## Exercise aim
In the following material, identify every line holding the string "placement" and return it.

## Data shown
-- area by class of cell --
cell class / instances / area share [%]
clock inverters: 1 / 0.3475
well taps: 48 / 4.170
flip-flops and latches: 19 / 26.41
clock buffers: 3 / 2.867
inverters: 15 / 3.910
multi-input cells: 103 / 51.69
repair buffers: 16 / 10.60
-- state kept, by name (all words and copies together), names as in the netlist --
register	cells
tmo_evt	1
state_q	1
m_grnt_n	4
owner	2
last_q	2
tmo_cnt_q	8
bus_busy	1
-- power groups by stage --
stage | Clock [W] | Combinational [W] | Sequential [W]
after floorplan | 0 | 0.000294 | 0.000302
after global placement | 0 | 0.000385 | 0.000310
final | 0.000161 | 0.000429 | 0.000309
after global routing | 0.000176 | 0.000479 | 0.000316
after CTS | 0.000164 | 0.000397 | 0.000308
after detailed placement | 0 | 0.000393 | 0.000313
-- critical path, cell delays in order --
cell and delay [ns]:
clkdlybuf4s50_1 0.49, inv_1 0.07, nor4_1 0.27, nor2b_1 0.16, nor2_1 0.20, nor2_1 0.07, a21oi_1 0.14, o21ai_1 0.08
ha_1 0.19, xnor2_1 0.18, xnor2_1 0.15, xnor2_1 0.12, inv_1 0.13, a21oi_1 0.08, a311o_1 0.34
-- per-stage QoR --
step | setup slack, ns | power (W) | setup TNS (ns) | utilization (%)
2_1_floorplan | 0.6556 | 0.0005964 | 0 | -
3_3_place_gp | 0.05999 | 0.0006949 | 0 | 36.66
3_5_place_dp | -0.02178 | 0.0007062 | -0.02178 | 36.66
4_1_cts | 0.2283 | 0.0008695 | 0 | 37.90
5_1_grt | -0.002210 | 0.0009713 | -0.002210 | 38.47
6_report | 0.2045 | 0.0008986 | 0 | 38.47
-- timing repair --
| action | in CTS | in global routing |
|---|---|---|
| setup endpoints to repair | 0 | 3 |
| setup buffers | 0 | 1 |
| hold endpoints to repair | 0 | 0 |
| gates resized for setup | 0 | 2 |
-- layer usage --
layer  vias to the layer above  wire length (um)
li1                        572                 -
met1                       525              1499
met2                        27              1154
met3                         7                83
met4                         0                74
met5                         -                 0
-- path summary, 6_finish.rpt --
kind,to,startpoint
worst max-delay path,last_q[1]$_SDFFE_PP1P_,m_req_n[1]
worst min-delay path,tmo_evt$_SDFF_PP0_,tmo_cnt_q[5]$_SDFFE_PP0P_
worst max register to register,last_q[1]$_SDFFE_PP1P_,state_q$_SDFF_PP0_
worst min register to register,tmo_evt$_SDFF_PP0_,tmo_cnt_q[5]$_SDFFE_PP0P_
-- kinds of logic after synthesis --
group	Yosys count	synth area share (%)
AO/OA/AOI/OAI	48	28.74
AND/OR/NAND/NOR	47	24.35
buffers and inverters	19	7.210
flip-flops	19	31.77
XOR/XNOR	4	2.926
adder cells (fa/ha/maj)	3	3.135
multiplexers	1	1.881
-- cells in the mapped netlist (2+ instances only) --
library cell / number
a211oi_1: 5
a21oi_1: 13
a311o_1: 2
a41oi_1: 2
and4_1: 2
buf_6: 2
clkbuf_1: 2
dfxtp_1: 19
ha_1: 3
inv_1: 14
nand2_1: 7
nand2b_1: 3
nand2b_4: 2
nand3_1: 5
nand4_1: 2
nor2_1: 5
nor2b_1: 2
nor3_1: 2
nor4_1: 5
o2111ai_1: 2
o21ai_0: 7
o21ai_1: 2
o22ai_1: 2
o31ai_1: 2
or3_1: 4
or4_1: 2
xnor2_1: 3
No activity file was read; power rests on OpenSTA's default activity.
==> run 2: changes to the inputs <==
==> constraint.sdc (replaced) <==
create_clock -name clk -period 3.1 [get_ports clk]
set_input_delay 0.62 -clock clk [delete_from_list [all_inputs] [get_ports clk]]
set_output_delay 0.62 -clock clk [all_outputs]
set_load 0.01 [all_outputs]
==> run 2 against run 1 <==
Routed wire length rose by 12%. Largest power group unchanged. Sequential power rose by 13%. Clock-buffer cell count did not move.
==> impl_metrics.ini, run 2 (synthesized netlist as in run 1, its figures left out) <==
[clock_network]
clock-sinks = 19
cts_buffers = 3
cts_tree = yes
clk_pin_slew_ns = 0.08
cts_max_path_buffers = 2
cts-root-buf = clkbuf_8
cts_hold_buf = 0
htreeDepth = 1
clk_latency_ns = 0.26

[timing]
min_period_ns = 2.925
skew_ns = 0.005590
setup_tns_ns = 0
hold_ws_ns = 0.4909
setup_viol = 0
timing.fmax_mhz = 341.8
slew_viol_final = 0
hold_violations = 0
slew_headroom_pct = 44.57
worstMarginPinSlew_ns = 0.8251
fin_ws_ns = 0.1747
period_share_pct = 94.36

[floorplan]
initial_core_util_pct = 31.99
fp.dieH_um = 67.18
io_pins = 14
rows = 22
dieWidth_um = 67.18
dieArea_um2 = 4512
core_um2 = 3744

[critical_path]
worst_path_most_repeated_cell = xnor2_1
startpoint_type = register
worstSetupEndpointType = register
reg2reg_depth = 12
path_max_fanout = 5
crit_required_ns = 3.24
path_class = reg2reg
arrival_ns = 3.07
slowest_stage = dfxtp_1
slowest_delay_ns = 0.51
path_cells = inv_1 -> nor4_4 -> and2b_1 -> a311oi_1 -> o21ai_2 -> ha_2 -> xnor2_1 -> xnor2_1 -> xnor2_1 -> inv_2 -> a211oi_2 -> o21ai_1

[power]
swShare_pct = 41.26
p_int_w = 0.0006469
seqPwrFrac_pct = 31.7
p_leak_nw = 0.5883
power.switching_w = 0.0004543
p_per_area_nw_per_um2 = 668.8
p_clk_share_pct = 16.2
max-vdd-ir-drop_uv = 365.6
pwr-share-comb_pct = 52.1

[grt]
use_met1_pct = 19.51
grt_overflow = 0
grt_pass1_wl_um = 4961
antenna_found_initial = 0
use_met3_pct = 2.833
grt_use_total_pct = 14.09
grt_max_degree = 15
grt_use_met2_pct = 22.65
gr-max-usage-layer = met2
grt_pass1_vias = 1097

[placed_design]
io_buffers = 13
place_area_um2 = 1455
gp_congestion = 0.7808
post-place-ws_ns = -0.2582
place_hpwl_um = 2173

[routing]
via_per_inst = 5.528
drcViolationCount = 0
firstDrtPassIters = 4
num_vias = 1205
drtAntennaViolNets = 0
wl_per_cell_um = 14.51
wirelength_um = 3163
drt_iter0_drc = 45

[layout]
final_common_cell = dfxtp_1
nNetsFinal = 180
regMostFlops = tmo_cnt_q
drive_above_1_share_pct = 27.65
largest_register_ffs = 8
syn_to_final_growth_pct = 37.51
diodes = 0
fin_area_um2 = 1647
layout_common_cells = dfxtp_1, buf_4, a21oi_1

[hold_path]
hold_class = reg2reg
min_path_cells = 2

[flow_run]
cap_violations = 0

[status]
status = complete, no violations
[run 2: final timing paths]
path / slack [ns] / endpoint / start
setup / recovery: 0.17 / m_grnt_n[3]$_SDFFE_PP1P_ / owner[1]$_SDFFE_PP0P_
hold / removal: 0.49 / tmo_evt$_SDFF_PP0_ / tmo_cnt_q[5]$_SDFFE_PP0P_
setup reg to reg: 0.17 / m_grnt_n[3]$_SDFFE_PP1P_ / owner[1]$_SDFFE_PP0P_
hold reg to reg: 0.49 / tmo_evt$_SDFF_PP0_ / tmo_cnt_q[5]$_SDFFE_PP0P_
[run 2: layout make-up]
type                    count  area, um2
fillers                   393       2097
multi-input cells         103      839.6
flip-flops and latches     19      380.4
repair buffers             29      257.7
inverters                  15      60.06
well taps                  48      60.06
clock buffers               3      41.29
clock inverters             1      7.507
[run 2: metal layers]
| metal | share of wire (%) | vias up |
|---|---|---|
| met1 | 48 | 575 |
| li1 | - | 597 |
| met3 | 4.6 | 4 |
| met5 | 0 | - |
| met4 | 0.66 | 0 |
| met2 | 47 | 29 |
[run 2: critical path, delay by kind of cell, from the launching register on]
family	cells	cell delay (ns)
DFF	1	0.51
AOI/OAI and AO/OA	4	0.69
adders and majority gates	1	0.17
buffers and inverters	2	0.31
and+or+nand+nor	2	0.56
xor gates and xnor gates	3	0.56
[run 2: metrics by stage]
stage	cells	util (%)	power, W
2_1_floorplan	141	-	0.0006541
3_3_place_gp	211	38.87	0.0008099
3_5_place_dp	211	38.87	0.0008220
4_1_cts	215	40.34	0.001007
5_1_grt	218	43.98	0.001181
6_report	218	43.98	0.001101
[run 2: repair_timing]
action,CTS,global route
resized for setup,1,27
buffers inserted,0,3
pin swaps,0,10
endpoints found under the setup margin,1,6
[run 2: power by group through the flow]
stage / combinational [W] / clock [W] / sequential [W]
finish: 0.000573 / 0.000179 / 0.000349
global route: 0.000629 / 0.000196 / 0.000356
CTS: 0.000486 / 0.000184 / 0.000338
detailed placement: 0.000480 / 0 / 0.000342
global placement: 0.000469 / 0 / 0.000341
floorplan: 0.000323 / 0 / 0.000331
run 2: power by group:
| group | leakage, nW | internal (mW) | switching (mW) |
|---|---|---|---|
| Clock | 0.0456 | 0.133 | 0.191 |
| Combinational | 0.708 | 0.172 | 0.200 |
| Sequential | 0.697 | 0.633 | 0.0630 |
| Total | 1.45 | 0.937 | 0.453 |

## Solution
after global placement | 0 | 0.000385 | 0.000310
after detailed placement | 0 | 0.000393 | 0.000313
detailed placement: 0.000480 / 0 / 0.000342
global placement: 0.000469 / 0 / 0.000341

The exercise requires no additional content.